[Stored data]
<file path="config.mk">
export PLATFORM = sky130hd
export DESIGN_NAME = ptrop_core
export DESIGN_NICKNAME = d
export VERILOG_FILES = /design/src/ptrop_pkg.sv /design/src/ptrop_core.sv /design/src/ptrop_decode.sv
export SDC_FILE = /design/constraint.sdc
export NUM_CORES = 1
export LEC_CHECK = 0
export ABC_AREA = 1
export BUFFER_PORTS_ARGS = -buffer_cell sky130_fd_sc_hd__clkbuf_2
export CAP_MARGIN = 20
export CORE_MARGIN = 1.5
export CORE_UTILIZATION = 45
export CTS_BUF_LIST = sky130_fd_sc_hd__clkbuf_16
export DETAILED_ROUTE_END_ITERATION = 10
export PLACE_DENSITY = 0.78
export SLEW_MARGIN = 5
export SYNTH_ARGS = -nofsm -noshare
export SYNTH_HDL_FRONTEND = slang
export SYNTH_SLANG_ARGS = --single-unit
</file>
<file path="constraint.sdc">
create_clock -name clock -period 1.4 [get_ports clock]
set_input_delay 0.07 -clock clock [delete_from_list [all_inputs] [get_ports clock]]
set_output_delay 0.07 -clock clock [all_outputs]
set_load 0.02 [all_outputs]
</file>
==> config.mk <==
export PLATFORM = sky130hd
export DESIGN_NAME = hsq_homing_seq
export DESIGN_NICKNAME = d
export VERILOG_FILES = /design/src/design/hsq_pkg.sv /design/src/design/hsq_homing_seq.sv
export SDC_FILE = /design/constraint.sdc
export NUM_CORES = 1
export LEC_CHECK = 0
export ABC_CLOCK_PERIOD_IN_PS = 2700
export BUFFER_PORTS_ARGS = -buffer_cell sky130_fd_sc_hd__clkbuf_2
export CAP_MARGIN = 5
export CORE_ASPECT_RATIO = 1.25
export CORE_UTILIZATION = 43
export CTS_CLUSTER_SIZE = 25
export DETAILED_ROUTE_END_ITERATION = 16
export PLACE_DENSITY = 0.78
export REMOVE_ABC_BUFFERS = 1
export SYNTH_ARGS = -nofsm -noshare
export SYNTH_HDL_FRONTEND = slang
export SYNTH_SLANG_ARGS = --single-unit
==> constraint.sdc <==
create_clock -name CLK_SYS_I -period 2.7 [get_ports CLK_SYS_I]
set_input_delay 0.135 -clock CLK_SYS_I [delete_from_list [all_inputs] [get_ports CLK_SYS_I]]
set_output_delay 0.135 -clock CLK_SYS_I [all_outputs]
set_load 0.02 [all_outputs]
===== config.mk =====
export PLATFORM = sky130hd
export DESIGN_NAME = fsp_host
export DESIGN_NICKNAME = d
export VERILOG_FILES = /design/src/design/fsp_pkg.sv /design/src/design/fsp_cyc_if.sv /design/src/design/fsp_host.sv /design/src/design/fsp_cycle.sv
export SDC_FILE = /design/constraint.sdc
export NUM_CORES = 1
export LEC_CHECK = 0
export ABC_AREA = 1
export BUFFER_PORTS_ARGS = -buffer_cell sky130_fd_sc_hd__buf_2
export CAP_MARGIN = 20
export CELL_PAD_IN_SITES_DETAIL_PLACEMENT = 0
export CELL_PAD_IN_SITES_GLOBAL_PLACEMENT = 1
export CORE_MARGIN = 4
export CORE_UTILIZATION = 39
export DETAILED_ROUTE_END_ITERATION = 12
export PLACE_DENSITY_LB_ADDON = 0.12
export SLEW_MARGIN = 20
export SYNTH_ARGS = -nofsm -noshare
export SYNTH_HDL_FRONTEND = slang
export SYNTH_SLANG_ARGS = --single-unit

===== constraint.sdc =====
create_clock -name aclk -period 3.8 [get_ports aclk]
set_clock_uncertainty 0.05 [all_clocks]
set_input_delay 0.19 -clock aclk [delete_from_list [all_inputs] [get_ports aclk]]
set_output_delay 0.19 -clock aclk [all_outputs]
set_load 0.01 [all_outputs]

## Your instructions
Please retype the data above exactly, including every line.

## Output of the task
<file path="config.mk">
export PLATFORM = sky130hd
export DESIGN_NAME = ptrop_core
export DESIGN_NICKNAME = d
export VERILOG_FILES = /design/src/ptrop_pkg.sv /design/src/ptrop_core.sv /design/src/ptrop_decode.sv
export SDC_FILE = /design/constraint.sdc
export NUM_CORES = 1
export LEC_CHECK = 0
export ABC_AREA = 1
export BUFFER_PORTS_ARGS = -buffer_cell sky130_fd_sc_hd__clkbuf_2
export CAP_MARGIN = 20
export CORE_MARGIN = 1.5
export CORE_UTILIZATION = 45
export CTS_BUF_LIST = sky130_fd_sc_hd__clkbuf_16
export DETAILED_ROUTE_END_ITERATION = 10
export PLACE_DENSITY = 0.78
export SLEW_MARGIN = 5
export SYNTH_ARGS = -nofsm -noshare
export SYNTH_HDL_FRONTEND = slang
export SYNTH_SLANG_ARGS = --single-unit
</file>
<file path="constraint.sdc">
create_clock -name clock -period 1.4 [get_ports clock]
set_input_delay 0.07 -clock clock [delete_from_list [all_inputs] [get_ports clock]]
set_output_delay 0.07 -clock clock [all_outputs]
set_load 0.02 [all_outputs]
</file>
==> config.mk <==
export PLATFORM = sky130hd
export DESIGN_NAME = hsq_homing_seq
export DESIGN_NICKNAME = d
export VERILOG_FILES = /design/src/design/hsq_pkg.sv /design/src/design/hsq_homing_seq.sv
export SDC_FILE = /design/constraint.sdc
export NUM_CORES = 1
export LEC_CHECK = 0
export ABC_CLOCK_PERIOD_IN_PS = 2700
export BUFFER_PORTS_ARGS = -buffer_cell sky130_fd_sc_hd__clkbuf_2
export CAP_MARGIN = 5
export CORE_ASPECT_RATIO = 1.25
export CORE_UTILIZATION = 43
export CTS_CLUSTER_SIZE = 25
export DETAILED_ROUTE_END_ITERATION = 16
export PLACE_DENSITY = 0.78
export REMOVE_ABC_BUFFERS = 1
export SYNTH_ARGS = -nofsm -noshare
export SYNTH_HDL_FRONTEND = slang
export SYNTH_SLANG_ARGS = --single-unit
==> constraint.sdc <==
create_clock -name CLK_SYS_I -period 2.7 [get_ports CLK_SYS_I]
set_input_delay 0.135 -clock CLK_SYS_I [delete_from_list [all_inputs] [get_ports CLK_SYS_I]]
set_output_delay 0.135 -clock CLK_SYS_I [all_outputs]
set_load 0.02 [all_outputs]
===== config.mk =====
export PLATFORM = sky130hd
export DESIGN_NAME = fsp_host
export DESIGN_NICKNAME = d
export VERILOG_FILES = /design/src/design/fsp_pkg.sv /design/src/design/fsp_cyc_if.sv /design/src/design/fsp_host.sv /design/src/design/fsp_cycle.sv
export SDC_FILE = /design/constraint.sdc
export NUM_CORES = 1
export LEC_CHECK = 0
export ABC_AREA = 1
export BUFFER_PORTS_ARGS = -buffer_cell sky130_fd_sc_hd__buf_2
export CAP_MARGIN = 20
export CELL_PAD_IN_SITES_DETAIL_PLACEMENT = 0
export CELL_PAD_IN_SITES_GLOBAL_PLACEMENT = 1
export CORE_MARGIN = 4
export CORE_UTILIZATION = 39
export DETAILED_ROUTE_END_ITERATION = 12
export PLACE_DENSITY_LB_ADDON = 0.12
export SLEW_MARGIN = 20
export SYNTH_ARGS = -nofsm -noshare
export SYNTH_HDL_FRONTEND = slang
export SYNTH_SLANG_ARGS = --single-unit

===== constraint.sdc =====
create_clock -name aclk -period 3.8 [get_ports aclk]
set_clock_uncertainty 0.05 [all_clocks]
set_input_delay 0.19 -clock aclk [delete_from_list [all_inputs] [get_ports aclk]]
set_output_delay 0.19 -clock aclk [all_outputs]
set_load 0.01 [all_outputs]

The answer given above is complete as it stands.